Durante tiempo me dejé llevar por los prejuicios cuando viajaba en coche y sintonizaba la radio en busca de algún canal que me ayudara a despejar el pensamiento. Buscaba una entrevista, un debate o el boletín informativo. Sin embargo, se colaban por mis altavoces las Avemarías de un rosario, la disertación de un cura o la Liturgia de las Horas. <<Esto, para las viejas>>, me decía al corregir, raudo, la sintonización. Los números de las emisoras volvían a correr en la pantalla de cristal líquido hasta detenerse en alguna radiofórmula, que nunca me han interesado las novedades discográficas, para invitarme a presionar otra vez la yema del índice en una huída hacia adelante que volvía a pararse, como si el dial estuviese jugando conmigo, en las cuentas de los Misterios Luminosos o en el son de alguna canción devota.

Desconocía que ese rezar a través de las ondas forma parte de lo que Juan Pablo II denominó “Nueva evangelización”. En países de franca sequía religiosa, son muchos los que sólo pueden oír hablar de Dios a través de un transistor conectado con las señales de Radio María, una auténtica provocación en este mundo de laicismo beligerante y estúpida frivolidad, componentes obligados de la mayoría de las cadenas radiofónicas.
Dios llega a muchísimos hogares, despachos, hospitales, residencias, camiones y automóviles gracias a un canal cuya misión consiste en acercar el riquísimo contenido de la fe a quienes, de común, la enfermedad, la soledad o el trabajo les dificulta esa compañía que Benedicto XVI adjetivaba en Madrid como indispensable para que el cristianismo florezca en este tiempo de individualismo feroz.

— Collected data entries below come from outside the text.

===== src/rtl/fetch_pkg.sv =====
// Shared types and constants for the instruction fetch unit and its prefetch FIFO.
package fetch_pkg;

    localparam int unsigned PC_STEP          = 4;
    localparam logic [31:0] NOP_INST         = 32'h0000_0013;
    localparam logic [31:0] DEFAULT_RESET_PC = 32'h0000_0000;

    typedef struct packed {
        logic [31:0] pc;
        logic [31:0] inst;
    } fetch_entry_t;

endpackage


===== src/rtl/fetch_fifo.sv =====
// Prefetch FIFO of {pc, inst} entries; flush clears pointers and count, reset also clears storage.
module fetch_fifo
    import fetch_pkg::*;
#(
    parameter int unsigned DEPTH = 2
) (
    input  logic                       clk,
    input  logic                       rst,
    input  logic                       i_flush,
    input  logic                       i_push,
    input  logic                       i_pop,
    input  fetch_entry_t               i_data,
    output fetch_entry_t               o_head,
    output logic [$clog2(DEPTH+1)-1:0] o_count
);

    localparam int unsigned AW = (DEPTH > 1) ? $clog2(DEPTH) : 1;
    localparam int unsigned CW = $clog2(DEPTH + 1);

    fetch_entry_t   r_mem [DEPTH];
    logic [AW-1:0]  r_wr_ptr;
    logic [AW-1:0]  r_rd_ptr;
    logic [CW-1:0]  r_count;
    logic           w_do_push;
    logic           w_do_pop;

    // A push into a full FIFO is only legal when the head leaves in the same cycle.
    assign w_do_pop  = i_pop && (r_count != '0);
    assign w_do_push = i_push && ((r_count < CW'(DEPTH)) || w_do_pop);

    always_ff @(posedge clk or posedge rst) begin
        if (rst) begin
            r_wr_ptr <= '0;
            r_rd_ptr <= '0;
            r_count  <= '0;
            for (int unsigned i = 0; i < DEPTH; i++) begin
                r_mem[i] <= '0;
            end
        end else if (i_flush) begin
            r_wr_ptr <= '0;
            r_rd_ptr <= '0;
            r_count  <= '0;
        end else begin
            if (w_do_push) begin
                r_mem[r_wr_ptr] <= i_data;
                r_wr_ptr        <= r_wr_ptr + 1'b1;
            end
            if (w_do_pop) begin
                r_rd_ptr <= r_rd_ptr + 1'b1;
            end
            if (w_do_push && !w_do_pop) begin
                r_count <= r_count + 1'b1;
            end else if (!w_do_push && w_do_pop) begin
                r_count <= r_count - 1'b1;
            end
        end
    end

    assign o_head  = r_mem[r_rd_ptr];
    assign o_count = r_count;

endmodule


===== src/rtl/inst_fetch_unit.sv =====
// Instruction fetch unit: PC, memory address, prefetch FIFO to decode, redirect/flush.
// Optional misaligned-redirect fault is enabled with `define FETCH_MISALIGN_EN.
module inst_fetch_unit
    import fetch_pkg::*;
#(
    parameter logic [31:0] RESET_PC = DEFAULT_RESET_PC,
    parameter int unsigned DEPTH    = 2,
    parameter int unsigned MEM_AW   = 10
) (
    input  logic        clk,
    input  logic        rst,
    output logic [31:0] mem_addr,
    input  logic [31:0] mem_inst,
    output logic        out_valid,
    input  logic        out_ready,
    output logic [31:0] out_inst,
    output logic [31:0] out_pc,
    input  logic        redirect_valid,
    input  logic [31:0] redirect_pc,
    output logic        fetch_fault
);

    localparam int unsigned CW = $clog2(DEPTH + 1);

    logic [31:0]    r_pc;
    logic [31:0]    w_target_pc;
    logic           w_fault;
    logic           w_fetch;
    logic           w_pop;
    logic [CW-1:0]  w_count;
    fetch_entry_t   w_push_entry;
    fetch_entry_t   w_head;

`ifdef FETCH_MISALIGN_EN
    logic r_fault;

    always_ff @(posedge clk or posedge rst) begin
        if (rst) begin
            r_fault <= 1'b0;
        end else if (redirect_valid) begin
            r_fault <= |redirect_pc[1:0];
        end
    end

    assign w_target_pc = redirect_pc;
    assign w_fault     = r_fault;
`else
    logic w_unused_lo;

    assign w_unused_lo = ^redirect_pc[1:0];
    assign w_target_pc = {redirect_pc[31:2], 2'b00};
    assign w_fault     = 1'b0;
`endif

    assign out_valid = (w_count != '0) && !redirect_valid && !w_fault;
    assign w_pop     = out_valid && out_ready;
    assign w_fetch   = !rst && !redirect_valid && !w_fault
                       && ((w_count < CW'(DEPTH)) || w_pop);

    always_ff @(posedge clk or posedge rst) begin
        if (rst) begin
            r_pc <= RESET_PC;
        end else if (redirect_valid) begin
            r_pc <= w_target_pc;
        end else if (w_fetch) begin
            r_pc <= r_pc + 32'(PC_STEP);
        end
    end

    // Word index split at MEM_AW: the low field is what the memory decodes.
    assign mem_addr = {2'b00, r_pc[31:MEM_AW+2], r_pc[MEM_AW+1:2]};

    assign w_push_entry.pc   = r_pc;
    assign w_push_entry.inst = mem_inst;

    fetch_fifo #(
        .DEPTH (DEPTH)
    ) u_fifo (
        .clk     (clk),
        .rst     (rst),
        .i_flush (redirect_valid),
        .i_push  (w_fetch),
        .i_pop   (w_pop),
        .i_data  (w_push_entry),
        .o_head  (w_head),
        .o_count (w_count)
    );

    assign out_inst    = w_head.inst;
    assign out_pc      = w_head.pc;
    assign fetch_fault = w_fault;

endmodule


===== config.mk =====
export PLATFORM = sky130hd
export DESIGN_NAME = inst_fetch_unit
export DESIGN_NICKNAME = d
export VERILOG_FILES = /design/src/rtl/fetch_pkg.sv /design/src/rtl/fetch_fifo.sv /design/src/rtl/inst_fetch_unit.sv
export SDC_FILE = /design/constraint.sdc
export NUM_CORES = 1
export LEC_CHECK = 0
export ABC_AREA = 1
export CAP_MARGIN = 20
export CELL_PAD_IN_SITES_DETAIL_PLACEMENT = 1
export CELL_PAD_IN_SITES_GLOBAL_PLACEMENT = 1
export CORE_MARGIN = 1
export CORE_UTILIZATION = 35
export DETAILED_ROUTE_END_ITERATION = 16
export PLACE_DENSITY = 0.89
export SKIP_LAST_GASP = 1
export SYNTH_ARGS = -nofsm -noshare
export SYNTH_HDL_FRONTEND = slang
export SYNTH_SLANG_ARGS = --single-unit

===== constraint.sdc =====
create_clock -name clk -period 7.48 [get_ports clk]
set_clock_uncertainty 0.1 [all_clocks]
set_input_delay 1.496 -clock clk [delete_from_list [all_inputs] [get_ports clk]]
set_output_delay 1.496 -clock clk [all_outputs]
set_load 0.05 [all_outputs]

==> impl_metrics.toml <==
[power]
switching_share_pct = 40.57
finalPower_mw = 3.466
combPwrFrac_pct = 38.1
switchingPower_mw = 1.406
power_frac_seq_pct = 35.7
peakVddDrop_mv = 0.1398
power_density_nw_per_um2 = 345.0
cellLeakagePower_nw = 4.932
p_int_mw = 2.060
clkPwrFrac_pct = 26.2

[clocking]
h-tree-depth = 4
hold_buffers = 0
clockBufferDepth = 2
cts_resized = 0
cts_root_buffer = "clkbuf_16"
clk_latency_ns = 0.43
cts_setup_buffers = 0
clk_pin_slew_ns = 0.06
cts_buffers = 17
cts_tree = "yes"
clkSinkCount = 158

[drt]
drtAntennaViolNets = 0
num_vias = 7148
route.detailed.drc = 0
postRouteWirelength_microns = 22620
viasPerCell = 4.899
wl_per_cell_microns = 15.50
first_pass_iters = 4
drtIter0Drc = 293

[synth]
synth_most_common_cell = "nand2_1"
synth_area_per_cell_sq_um = 7.498
async_reset_ff_share_pct = 100.0
syn_inst = 1032
synth_edf_count = 0
synth_seq_cells = 158
yosys-top-cells-count = "nand2_1, dfrtp_1, o21ai_1"
yosysTopAreaCell = "dfrtp_1"
ys_warn_count = 0
synth_cell_type_count = 30
yosysTopAreaCellShare_pct = 51.10
syn_area_sq_um = 7737
synthTopCellsByArea = "dfrtp_1, nand2_1, o21ai_1"
yosysSeqAreaShare_pct = 51.10
ys_dominant_reg_cell = "dfrtp_1"

[floorplan]
start_util_pct = 35.56
fp.dieW_microns = 150.7
placementRows = 54
core_sq_um = 21760
die_area_sq_um = 22710
io_pins = 166
die_y_microns = 150.7

[placement]
io_buffer_count = 158
place_area_sq_um = 9429
dpl.cell_count = 1427
gp_congestion = 0.8200
dp_hpwl_microns = 15600
pre_cts_ws_ns = 2.757

[timing]
finalMaxSlewViolations = 0
rsz0062_at_grt = "false"
layout_setup_ws_ns = 2.751
setup_viol = 0
tns_ns = 0
fmax_mhz = 211.4
hold_viol = 0
max-slew-margin-rel_pct = 37.02
worst_pin_slew_ns = 0.9446
finalCriticalPeriod_ns = 4.729
fin_crit_sh_pct = 63.23
holdWs_ns = 0.3858

[grt]
busiest_layer = "met2"
antenna_found_initial = 0
grt_overflow_total = 0
grtUsageMet1_pct = 26.79
grt_usage_pct = 20.75
grt_pass1_vias = 7232
grt_max_degree = 86
grt_pass1_wl_microns = 36450
grtUsageMet3_pct = 3.333
met2_usage_pct = 35.30

[final_layout]
stdcell_area_sq_um = 10040
syn_to_final_growth_pct = 29.82
fin_util_pct = 46.17
nNetsFinal = 1235
fin_cells = 1459
nFillCells = 2678
num_antenna_cells = 0
final_layout_size_suffix_gt1_share_pct = 4.495

[min_path]
hold_depth = 2
worstHoldEndpoint = "u_fifo.r_mem[88]"
min_path_type = "flop to flop"
hp-start = "u_fifo.r_mem[88]"

[run]
drv_cap = 0

[worst_setup_path]
r2r_slack_ns = 4.70
critPathCaptureType = "output pin"
cp.arrival_ns = 3.13
cp-start-kind = "input port"
crit_required_ns = 5.88
r2r_start = "u_fifo.o_count[1]"
path_class = "input port to output pin"
crit_fanout = 36
timing.rr.end = "u_fifo.r_mem[69]"
reg2reg_depth = 7

[status]
status = "finished, final reports clean"
[cell families after synthesis]
group           after synthesis  synth area share (%)
simple gates                542                 27.51
xor+xnor                      5                0.5660
other cells                   1               0.04847
buf+inv                     149                 8.652
compound gates              176                 11.97
flops                       158                 51.10
fa+ha+maj                     1                0.1617
[final cells by class]
class	instances	area (sq um)	area share (%)
clock buffers	20	456.7	4.547
repair buffers	164	1627	16.19
multi-input cells	729	3129	31.15
flip-flops and latches	158	3955	39.37
well taps	280	350.3	3.488
clock inverters	12	158.9	1.582
inverters	96	367.9	3.662
[state kept, by name, summed over array words and instances, names as in the netlist]
| signal | cells |
|---|---|
| u_fifo.o_count | 2 |
| u_fifo.r_mem | 124 |
| u_fifo.r_rd_ptr | 1 |
| r_pc | 30 |
| u_fifo.r_wr_ptr | 1 |
[routing by layer]
layer / part of all wire, % / vias up / wire, microns
li1: - / 3476 / -
met1: 45 / 3473 / 10250
met2: 48 / 170 / 10820
met3: 5.0 / 29 / 1130
met4: 1.8 / 0 / 413
met5: 0 / - / 0
[cells in the final DEF, fill, tap and decap left out, drive strengths merged]
master         Yosys  routed
buf               29       6
and2               2       2
nand3             31      31
clkinvlp           0       2
nor2              43      43
o31ai              1       1
xor2               4       4
a21oi              5       5
ha                 1       1
nand2            466     466
clkdlybuf4s50      0     158
xnor2              1       1
o211ai             2       2
clkbuf            24      20
o22ai              2       2
dfrtp            158     158
o21bai             5       5
o221ai             3       3
o21ai            158     158
clkinv             0       5
conb               1       5
inv               96      98
bufinv             0       3
[worst max-delay path by stage]
stage,slack [ns],start,to,cells after the start
after floorplan,1.62,rst,r_pc[10],1
after global placement,2.76,redirect_valid,out_valid,4
after detailed placement,2.76,redirect_valid,out_valid,4
after CTS,2.74,redirect_valid,out_valid,4
after global routing,2.66,redirect_valid,out_valid,4
final,2.75,redirect_valid,out_valid,4
[power by group through the flow]
stage                     clock, mW  combinational [mW]  sequential, mW
after detailed placement          0                1.33            1.25
after global routing          0.967                1.43            1.27
after global placement            0                1.30            1.23
after floorplan                   0               0.851            1.28
final                         0.909                1.32            1.24
after CTS                     0.930                1.34            1.24
[worst max-delay path, stage by stage]
cell             delay, ns
clkdlybuf4s50_1       0.39
buf_4                 0.26
a21oi_1               0.16
clkdlybuf4s50_1       0.82
Note: power is estimated with default switching activity, not from simulation.
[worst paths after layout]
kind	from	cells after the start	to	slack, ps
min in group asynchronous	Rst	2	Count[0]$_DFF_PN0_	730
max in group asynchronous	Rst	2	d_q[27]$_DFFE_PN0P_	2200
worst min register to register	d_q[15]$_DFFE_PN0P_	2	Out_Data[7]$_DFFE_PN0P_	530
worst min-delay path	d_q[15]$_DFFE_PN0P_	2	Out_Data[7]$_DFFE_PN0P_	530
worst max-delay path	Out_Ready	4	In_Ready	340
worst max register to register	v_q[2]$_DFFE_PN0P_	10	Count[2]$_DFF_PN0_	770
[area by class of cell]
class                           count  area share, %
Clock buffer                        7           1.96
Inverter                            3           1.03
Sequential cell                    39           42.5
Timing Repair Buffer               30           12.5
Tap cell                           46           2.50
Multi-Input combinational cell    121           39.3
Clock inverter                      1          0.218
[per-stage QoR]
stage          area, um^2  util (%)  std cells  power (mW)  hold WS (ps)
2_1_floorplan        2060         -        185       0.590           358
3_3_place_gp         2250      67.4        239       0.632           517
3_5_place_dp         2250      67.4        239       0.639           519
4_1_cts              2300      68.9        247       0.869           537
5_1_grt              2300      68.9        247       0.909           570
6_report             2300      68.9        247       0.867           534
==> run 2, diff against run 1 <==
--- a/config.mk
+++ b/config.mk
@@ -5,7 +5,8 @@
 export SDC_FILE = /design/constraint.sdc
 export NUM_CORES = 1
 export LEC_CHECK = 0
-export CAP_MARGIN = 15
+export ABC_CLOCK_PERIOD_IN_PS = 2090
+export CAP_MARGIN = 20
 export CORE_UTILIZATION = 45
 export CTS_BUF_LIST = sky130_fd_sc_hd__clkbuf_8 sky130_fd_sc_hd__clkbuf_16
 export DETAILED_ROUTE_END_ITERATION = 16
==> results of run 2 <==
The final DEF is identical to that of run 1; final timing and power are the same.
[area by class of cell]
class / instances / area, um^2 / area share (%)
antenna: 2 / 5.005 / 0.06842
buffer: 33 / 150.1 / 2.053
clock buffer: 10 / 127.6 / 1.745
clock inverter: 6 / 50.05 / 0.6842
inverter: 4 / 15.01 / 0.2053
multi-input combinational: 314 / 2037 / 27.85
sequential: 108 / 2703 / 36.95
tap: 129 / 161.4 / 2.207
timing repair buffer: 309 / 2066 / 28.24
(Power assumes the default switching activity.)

Ahora, vencida ya mi suspicacia, disfruto de las catequesis del obispo de San Sebastián, que con lenguaje llano y riqueza de ejemplos desgrana el contenido de cada uno de los puntos del Catecismo; o rezo alguna parte del rosario, dirigido en ocasiones por el papa; o me emocionan tantos cristianos anónimos que ofrecen su testimonio sin saber que, en ocasiones, basta una voz en la soledad de un viaje para que a alguien –como el que suscribe- se le caigan las escamas del recelo.